Exactly the lines from the one containing "export SYNTH_HDL_FRONTEND = slang" through the end of the entries, both ends included, are to be output.

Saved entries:
[Start of section]

$ cat config.mk
export PLATFORM = sky130hd
export DESIGN_NAME = host_bus_master
export DESIGN_NICKNAME = d
export VERILOG_FILES = /design/src/rtl/host_bus_master_pkg.sv /design/src/rtl/host_bus_master.sv
export SDC_FILE = /design/constraint.sdc
export NUM_CORES = 1
export LEC_CHECK = 0
export ABC_CLOCK_PERIOD_IN_PS = 4080
export BUFFER_PORTS_ARGS = -buffer_cell sky130_fd_sc_hd__buf_2
export CORE_MARGIN = 3
export CORE_UTILIZATION = 33
export DETAILED_ROUTE_END_ITERATION = 10
export HOLD_SLACK_MARGIN = 0.08
export SLEW_MARGIN = 20
export SYNTH_ARGS = -nofsm -noshare
export SYNTH_HDL_FRONTEND = slang
export SYNTH_SLANG_ARGS = --single-unit
$ cat constraint.sdc
create_clock -name clk -period 4.08 [get_ports clk]
set_input_delay 0.408 -clock clk [delete_from_list [all_inputs] [get_ports clk]]
set_output_delay 0.408 -clock clk [all_outputs]
set_load 0.1 [all_outputs]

[End of section]

▶ **TASK RESPONSE**
export SYNTH_HDL_FRONTEND = slang
export SYNTH_SLANG_ARGS = --single-unit
$ cat constraint.sdc
create_clock -name clk -period 4.08 [get_ports clk]
set_input_delay 0.408 -clock clk [delete_from_list [all_inputs] [get_ports clk]]
set_output_delay 0.408 -clock clk [all_outputs]
set_load 0.1 [all_outputs]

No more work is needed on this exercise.